**Excerpted data:**
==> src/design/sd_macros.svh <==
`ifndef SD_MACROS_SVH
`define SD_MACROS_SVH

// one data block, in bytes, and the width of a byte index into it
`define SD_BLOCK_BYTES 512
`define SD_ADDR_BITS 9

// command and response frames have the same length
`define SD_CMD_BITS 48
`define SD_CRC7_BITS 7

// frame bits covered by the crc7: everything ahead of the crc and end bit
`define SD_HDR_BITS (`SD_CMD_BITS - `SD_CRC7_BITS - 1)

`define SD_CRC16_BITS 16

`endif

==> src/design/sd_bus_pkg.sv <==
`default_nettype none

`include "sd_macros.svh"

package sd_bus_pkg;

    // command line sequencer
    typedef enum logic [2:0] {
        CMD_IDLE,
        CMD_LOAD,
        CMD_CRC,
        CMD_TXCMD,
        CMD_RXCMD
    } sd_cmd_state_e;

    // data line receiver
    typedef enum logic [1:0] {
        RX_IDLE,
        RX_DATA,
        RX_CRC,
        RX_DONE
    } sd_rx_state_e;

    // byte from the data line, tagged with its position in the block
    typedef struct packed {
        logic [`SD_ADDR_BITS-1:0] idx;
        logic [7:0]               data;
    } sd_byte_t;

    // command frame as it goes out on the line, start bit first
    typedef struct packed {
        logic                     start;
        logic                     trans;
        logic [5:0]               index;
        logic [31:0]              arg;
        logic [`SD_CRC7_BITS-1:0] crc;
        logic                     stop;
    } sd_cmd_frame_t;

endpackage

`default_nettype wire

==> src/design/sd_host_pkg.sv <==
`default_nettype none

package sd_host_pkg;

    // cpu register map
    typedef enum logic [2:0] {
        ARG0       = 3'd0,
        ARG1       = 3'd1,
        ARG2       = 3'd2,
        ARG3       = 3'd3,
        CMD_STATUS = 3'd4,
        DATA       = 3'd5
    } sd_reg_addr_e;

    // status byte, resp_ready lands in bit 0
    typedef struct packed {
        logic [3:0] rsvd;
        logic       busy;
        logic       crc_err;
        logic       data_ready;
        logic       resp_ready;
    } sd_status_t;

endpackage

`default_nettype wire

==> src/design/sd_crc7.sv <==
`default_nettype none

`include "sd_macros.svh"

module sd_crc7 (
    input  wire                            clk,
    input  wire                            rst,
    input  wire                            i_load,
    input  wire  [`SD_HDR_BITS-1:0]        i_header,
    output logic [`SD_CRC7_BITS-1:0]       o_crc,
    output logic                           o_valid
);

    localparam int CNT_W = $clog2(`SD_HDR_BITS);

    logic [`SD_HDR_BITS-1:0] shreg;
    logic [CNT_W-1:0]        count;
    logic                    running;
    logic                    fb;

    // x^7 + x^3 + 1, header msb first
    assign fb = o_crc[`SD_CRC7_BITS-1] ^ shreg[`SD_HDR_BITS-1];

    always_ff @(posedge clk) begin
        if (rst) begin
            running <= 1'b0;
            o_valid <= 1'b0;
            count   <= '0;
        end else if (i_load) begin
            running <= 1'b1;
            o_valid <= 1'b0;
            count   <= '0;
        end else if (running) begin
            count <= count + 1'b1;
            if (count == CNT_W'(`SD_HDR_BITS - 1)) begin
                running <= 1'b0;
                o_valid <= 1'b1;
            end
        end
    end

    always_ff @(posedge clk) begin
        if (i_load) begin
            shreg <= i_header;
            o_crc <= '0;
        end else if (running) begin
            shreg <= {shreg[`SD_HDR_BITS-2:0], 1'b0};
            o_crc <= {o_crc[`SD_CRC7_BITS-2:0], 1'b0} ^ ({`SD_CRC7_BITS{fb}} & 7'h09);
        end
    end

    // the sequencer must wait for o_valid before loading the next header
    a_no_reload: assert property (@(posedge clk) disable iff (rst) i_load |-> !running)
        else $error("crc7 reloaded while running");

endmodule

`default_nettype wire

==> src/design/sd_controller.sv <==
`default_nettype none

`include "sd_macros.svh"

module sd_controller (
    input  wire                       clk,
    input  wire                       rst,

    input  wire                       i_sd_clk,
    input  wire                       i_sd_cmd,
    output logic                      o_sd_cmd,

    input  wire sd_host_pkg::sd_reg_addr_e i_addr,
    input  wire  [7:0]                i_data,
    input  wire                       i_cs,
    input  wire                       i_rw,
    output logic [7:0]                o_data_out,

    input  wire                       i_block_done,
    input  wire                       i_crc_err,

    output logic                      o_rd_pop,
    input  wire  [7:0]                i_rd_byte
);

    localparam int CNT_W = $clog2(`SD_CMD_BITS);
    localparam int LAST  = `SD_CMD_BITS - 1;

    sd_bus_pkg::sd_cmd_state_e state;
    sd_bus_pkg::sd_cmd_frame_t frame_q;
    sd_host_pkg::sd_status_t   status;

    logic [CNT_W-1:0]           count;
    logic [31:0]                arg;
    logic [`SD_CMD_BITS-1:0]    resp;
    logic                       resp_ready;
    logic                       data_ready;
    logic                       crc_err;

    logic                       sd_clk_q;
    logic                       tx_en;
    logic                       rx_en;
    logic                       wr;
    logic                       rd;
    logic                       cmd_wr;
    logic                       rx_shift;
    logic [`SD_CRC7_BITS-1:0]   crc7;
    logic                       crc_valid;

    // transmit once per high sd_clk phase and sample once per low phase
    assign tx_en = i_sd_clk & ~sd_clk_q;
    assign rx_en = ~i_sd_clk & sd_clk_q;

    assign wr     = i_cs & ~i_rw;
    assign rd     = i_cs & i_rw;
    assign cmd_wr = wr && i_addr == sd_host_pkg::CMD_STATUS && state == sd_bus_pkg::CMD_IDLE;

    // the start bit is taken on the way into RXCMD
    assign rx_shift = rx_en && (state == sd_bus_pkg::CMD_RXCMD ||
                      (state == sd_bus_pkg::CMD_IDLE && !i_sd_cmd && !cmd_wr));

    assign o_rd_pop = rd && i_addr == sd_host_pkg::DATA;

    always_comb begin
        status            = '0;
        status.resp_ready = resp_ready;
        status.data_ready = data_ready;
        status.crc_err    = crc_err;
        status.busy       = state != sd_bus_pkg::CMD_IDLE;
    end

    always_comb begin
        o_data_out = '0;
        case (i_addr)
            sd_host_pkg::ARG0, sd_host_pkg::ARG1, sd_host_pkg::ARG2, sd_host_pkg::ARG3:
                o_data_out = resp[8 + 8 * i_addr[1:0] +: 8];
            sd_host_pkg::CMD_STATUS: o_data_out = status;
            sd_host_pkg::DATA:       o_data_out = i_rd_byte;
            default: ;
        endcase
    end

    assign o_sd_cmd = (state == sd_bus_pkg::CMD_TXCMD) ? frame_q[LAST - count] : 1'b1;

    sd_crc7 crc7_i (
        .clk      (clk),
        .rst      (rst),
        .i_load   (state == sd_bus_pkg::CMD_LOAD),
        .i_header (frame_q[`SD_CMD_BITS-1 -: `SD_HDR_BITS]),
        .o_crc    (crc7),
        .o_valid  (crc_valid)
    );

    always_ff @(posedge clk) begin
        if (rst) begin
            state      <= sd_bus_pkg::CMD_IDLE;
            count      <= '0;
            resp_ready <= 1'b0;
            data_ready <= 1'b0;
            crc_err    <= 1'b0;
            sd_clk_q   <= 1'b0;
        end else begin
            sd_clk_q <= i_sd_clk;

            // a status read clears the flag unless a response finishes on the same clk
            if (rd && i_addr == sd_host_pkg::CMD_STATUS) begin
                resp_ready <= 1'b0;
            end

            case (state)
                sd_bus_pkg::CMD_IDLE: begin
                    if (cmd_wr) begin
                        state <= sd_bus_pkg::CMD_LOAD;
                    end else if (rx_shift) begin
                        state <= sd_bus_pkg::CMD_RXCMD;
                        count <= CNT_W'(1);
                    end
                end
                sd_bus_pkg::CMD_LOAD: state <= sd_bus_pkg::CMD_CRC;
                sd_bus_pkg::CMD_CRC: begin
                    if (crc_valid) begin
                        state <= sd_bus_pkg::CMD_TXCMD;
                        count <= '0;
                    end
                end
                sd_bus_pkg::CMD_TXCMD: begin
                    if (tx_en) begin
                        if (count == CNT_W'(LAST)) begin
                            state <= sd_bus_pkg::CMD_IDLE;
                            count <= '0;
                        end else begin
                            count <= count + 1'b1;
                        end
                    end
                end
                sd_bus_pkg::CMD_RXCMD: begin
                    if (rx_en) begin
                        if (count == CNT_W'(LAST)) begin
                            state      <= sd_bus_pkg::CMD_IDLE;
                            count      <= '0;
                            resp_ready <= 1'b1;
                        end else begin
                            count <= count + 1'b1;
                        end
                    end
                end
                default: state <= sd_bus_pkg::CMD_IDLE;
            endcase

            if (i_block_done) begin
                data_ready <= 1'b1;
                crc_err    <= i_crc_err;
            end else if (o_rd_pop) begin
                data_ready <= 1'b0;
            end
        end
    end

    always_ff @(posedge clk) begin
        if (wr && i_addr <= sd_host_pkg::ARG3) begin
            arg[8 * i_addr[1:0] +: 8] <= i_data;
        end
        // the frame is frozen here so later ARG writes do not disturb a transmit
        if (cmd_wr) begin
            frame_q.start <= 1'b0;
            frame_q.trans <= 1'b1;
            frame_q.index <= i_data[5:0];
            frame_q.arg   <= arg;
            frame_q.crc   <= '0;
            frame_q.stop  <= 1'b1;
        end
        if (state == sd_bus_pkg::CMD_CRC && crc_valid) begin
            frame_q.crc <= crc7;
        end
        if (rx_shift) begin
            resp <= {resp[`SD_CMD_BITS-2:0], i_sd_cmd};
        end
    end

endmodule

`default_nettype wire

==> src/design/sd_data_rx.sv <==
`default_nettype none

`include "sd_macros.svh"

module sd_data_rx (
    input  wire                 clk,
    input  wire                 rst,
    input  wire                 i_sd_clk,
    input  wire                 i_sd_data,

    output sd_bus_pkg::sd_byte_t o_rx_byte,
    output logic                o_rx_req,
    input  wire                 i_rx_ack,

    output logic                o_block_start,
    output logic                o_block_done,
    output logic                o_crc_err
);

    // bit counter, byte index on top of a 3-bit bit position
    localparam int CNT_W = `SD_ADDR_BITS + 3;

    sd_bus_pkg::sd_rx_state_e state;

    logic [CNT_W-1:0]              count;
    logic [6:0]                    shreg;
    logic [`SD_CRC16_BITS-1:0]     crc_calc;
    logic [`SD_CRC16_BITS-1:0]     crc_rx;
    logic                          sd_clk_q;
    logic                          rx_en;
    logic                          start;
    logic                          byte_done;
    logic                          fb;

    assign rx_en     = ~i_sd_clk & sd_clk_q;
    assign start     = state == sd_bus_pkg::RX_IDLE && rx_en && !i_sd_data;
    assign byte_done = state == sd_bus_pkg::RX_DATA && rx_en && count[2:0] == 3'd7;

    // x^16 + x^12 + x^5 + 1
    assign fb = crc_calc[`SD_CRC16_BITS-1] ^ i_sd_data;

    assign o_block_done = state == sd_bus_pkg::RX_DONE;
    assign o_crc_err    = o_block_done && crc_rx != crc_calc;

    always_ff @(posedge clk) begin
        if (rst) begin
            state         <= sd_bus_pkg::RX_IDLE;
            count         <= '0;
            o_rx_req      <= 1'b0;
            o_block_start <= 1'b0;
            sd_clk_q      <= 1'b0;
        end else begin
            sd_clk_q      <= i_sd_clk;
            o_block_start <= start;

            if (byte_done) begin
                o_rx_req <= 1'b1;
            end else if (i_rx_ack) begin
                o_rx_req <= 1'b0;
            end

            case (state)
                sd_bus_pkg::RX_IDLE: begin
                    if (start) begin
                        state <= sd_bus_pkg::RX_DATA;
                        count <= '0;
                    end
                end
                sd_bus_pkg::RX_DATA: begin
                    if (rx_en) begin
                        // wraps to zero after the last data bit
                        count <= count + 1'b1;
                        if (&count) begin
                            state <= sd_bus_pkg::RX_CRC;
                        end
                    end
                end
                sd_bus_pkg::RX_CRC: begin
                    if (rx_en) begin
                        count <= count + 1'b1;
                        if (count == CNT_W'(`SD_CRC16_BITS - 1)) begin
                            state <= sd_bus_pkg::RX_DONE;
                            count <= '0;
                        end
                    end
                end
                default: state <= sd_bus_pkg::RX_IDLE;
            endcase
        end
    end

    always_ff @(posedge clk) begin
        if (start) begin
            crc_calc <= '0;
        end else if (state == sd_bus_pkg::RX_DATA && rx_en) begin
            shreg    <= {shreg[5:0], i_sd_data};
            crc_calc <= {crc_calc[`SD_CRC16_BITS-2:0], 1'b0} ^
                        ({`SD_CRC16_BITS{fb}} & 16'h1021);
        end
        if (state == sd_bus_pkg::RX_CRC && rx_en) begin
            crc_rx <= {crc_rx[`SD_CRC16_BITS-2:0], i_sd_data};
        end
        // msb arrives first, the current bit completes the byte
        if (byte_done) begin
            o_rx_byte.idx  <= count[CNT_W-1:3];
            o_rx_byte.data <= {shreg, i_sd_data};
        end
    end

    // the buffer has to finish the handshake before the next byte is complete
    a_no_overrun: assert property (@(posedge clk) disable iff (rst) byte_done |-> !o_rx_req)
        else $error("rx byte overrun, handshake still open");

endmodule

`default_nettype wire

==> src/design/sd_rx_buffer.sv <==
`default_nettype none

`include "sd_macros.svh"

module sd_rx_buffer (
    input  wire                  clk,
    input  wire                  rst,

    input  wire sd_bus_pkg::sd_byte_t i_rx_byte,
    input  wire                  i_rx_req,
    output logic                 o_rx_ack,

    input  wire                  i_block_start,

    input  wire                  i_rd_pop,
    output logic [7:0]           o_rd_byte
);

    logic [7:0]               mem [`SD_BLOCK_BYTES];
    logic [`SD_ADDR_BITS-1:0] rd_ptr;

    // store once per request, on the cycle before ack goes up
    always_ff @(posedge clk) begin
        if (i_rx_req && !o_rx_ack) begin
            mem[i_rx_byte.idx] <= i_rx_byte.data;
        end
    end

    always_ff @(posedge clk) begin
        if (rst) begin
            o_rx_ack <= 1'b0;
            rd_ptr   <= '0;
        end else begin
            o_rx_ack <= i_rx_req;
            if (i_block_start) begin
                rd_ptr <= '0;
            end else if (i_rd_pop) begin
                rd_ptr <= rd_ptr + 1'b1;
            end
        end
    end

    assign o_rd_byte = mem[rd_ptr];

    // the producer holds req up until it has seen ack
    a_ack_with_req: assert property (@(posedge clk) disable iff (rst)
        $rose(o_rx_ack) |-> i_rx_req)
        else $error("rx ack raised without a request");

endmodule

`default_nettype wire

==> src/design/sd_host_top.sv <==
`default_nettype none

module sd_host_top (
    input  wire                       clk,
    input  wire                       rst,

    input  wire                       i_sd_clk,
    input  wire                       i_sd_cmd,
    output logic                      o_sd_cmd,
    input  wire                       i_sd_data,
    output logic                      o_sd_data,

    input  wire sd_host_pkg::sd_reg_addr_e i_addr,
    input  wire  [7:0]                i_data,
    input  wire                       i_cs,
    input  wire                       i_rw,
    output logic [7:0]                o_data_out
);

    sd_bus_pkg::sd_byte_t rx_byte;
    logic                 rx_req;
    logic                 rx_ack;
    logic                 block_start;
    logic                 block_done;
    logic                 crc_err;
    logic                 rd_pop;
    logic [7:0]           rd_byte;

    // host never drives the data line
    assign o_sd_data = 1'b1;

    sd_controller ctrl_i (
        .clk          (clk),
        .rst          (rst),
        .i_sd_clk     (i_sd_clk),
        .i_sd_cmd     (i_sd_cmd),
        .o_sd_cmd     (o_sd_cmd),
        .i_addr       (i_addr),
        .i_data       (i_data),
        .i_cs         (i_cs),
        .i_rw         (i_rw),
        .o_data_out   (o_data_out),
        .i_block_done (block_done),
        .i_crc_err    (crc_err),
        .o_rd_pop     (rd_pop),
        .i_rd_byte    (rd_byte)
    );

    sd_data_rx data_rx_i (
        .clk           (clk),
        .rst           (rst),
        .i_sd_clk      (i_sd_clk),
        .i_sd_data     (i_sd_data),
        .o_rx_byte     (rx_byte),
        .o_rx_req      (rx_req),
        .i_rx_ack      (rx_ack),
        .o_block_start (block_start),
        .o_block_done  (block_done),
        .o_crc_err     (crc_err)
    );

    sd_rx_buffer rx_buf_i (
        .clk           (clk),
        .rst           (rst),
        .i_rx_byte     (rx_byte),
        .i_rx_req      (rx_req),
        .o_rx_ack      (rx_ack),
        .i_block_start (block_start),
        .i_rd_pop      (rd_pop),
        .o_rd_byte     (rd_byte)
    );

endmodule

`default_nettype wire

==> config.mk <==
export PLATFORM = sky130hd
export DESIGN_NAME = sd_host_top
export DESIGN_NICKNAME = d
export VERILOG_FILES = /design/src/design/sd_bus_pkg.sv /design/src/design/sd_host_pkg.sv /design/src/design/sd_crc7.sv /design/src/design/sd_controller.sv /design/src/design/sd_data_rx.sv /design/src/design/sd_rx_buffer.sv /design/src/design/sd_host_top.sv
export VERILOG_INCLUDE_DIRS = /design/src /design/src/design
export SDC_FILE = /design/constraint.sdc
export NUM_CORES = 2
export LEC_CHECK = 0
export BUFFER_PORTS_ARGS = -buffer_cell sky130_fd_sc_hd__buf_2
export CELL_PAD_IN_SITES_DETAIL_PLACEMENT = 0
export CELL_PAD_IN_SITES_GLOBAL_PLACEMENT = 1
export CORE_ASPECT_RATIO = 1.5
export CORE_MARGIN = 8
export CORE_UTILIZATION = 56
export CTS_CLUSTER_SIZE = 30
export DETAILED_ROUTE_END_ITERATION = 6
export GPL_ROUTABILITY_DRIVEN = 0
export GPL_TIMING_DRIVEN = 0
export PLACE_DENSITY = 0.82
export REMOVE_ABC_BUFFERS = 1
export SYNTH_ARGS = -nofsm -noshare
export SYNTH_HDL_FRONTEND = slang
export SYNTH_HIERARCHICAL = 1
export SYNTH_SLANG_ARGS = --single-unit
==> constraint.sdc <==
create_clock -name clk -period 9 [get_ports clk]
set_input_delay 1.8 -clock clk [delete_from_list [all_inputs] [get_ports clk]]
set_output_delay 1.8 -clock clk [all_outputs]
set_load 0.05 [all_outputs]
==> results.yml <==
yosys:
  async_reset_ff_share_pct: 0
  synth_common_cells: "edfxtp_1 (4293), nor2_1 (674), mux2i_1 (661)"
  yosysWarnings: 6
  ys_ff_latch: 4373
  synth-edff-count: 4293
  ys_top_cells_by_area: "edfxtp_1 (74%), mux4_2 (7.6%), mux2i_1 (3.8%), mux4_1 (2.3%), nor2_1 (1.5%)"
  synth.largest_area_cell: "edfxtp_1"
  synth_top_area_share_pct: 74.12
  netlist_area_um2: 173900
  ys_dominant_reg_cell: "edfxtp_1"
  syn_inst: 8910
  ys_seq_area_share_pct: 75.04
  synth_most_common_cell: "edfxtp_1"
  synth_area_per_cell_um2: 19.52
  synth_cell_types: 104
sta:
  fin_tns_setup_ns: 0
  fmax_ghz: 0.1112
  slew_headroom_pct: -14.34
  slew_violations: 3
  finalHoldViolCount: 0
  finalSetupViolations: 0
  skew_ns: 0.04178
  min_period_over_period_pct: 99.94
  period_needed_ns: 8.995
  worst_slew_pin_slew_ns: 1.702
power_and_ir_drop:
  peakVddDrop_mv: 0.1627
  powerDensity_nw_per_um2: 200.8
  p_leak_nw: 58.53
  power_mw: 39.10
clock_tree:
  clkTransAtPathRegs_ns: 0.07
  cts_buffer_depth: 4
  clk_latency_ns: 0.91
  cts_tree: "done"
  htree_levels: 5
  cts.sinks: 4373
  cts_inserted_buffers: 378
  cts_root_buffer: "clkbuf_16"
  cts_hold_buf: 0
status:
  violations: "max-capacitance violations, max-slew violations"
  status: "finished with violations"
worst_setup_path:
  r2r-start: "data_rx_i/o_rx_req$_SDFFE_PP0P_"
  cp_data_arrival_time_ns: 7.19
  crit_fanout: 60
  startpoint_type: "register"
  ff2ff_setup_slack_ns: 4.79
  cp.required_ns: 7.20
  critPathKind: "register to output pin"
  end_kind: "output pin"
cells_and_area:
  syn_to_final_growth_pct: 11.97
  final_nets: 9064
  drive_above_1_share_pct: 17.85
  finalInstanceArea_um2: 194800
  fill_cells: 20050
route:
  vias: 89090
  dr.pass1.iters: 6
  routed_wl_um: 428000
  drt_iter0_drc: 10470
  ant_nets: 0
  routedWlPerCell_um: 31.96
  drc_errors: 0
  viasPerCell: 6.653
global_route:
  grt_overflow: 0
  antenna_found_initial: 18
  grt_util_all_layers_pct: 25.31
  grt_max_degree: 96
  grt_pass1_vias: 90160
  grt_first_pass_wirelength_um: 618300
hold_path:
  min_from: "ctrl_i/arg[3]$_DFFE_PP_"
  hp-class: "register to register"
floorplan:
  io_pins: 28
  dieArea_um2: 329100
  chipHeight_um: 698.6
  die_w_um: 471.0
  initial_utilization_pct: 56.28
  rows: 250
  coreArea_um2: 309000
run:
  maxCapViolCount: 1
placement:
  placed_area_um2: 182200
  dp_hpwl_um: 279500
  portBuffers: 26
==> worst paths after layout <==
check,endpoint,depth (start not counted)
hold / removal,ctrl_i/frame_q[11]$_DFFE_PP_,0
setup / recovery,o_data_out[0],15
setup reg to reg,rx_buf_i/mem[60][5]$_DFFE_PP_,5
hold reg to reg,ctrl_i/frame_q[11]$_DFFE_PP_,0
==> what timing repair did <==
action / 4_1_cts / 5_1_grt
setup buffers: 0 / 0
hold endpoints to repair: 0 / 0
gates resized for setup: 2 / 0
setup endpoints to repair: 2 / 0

---

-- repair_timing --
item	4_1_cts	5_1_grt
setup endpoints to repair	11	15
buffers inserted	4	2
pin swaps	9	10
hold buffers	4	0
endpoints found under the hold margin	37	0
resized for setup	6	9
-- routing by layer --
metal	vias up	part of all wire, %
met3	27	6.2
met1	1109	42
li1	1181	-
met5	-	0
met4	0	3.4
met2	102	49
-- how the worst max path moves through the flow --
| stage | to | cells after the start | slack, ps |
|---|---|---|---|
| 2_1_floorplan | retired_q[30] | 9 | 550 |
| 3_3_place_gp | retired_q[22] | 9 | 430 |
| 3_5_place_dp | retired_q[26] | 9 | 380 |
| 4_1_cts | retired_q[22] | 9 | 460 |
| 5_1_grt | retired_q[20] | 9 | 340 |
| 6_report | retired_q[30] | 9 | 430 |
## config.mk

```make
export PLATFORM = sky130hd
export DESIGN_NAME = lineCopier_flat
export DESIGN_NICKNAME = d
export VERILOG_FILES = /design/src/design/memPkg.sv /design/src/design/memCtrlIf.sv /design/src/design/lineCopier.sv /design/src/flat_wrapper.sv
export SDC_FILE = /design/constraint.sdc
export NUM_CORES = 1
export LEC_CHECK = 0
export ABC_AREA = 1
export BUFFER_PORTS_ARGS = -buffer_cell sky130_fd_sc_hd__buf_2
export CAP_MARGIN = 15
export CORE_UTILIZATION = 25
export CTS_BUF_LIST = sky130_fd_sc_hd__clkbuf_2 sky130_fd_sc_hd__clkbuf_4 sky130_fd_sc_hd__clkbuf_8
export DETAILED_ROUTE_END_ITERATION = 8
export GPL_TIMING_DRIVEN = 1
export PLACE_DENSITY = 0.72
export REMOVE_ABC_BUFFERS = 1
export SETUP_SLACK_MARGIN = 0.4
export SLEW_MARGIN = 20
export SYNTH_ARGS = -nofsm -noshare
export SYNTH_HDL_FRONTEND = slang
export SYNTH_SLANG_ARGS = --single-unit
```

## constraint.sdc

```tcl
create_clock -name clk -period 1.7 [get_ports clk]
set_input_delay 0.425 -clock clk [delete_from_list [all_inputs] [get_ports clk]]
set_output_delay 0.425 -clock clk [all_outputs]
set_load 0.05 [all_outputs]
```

**Exercise:**
Take the stretch of lines above from the one containing "retired_q[30] | 9 | 550 |" through the one containing "retired_q[20] | 9 | 340 |" and repeat it exactly, adding no other line.

**The completed task:**
| 2_1_floorplan | retired_q[30] | 9 | 550 |
| 3_3_place_gp | retired_q[22] | 9 | 430 |
| 3_5_place_dp | retired_q[26] | 9 | 380 |
| 4_1_cts | retired_q[22] | 9 | 460 |
| 5_1_grt | retired_q[20] | 9 | 340 |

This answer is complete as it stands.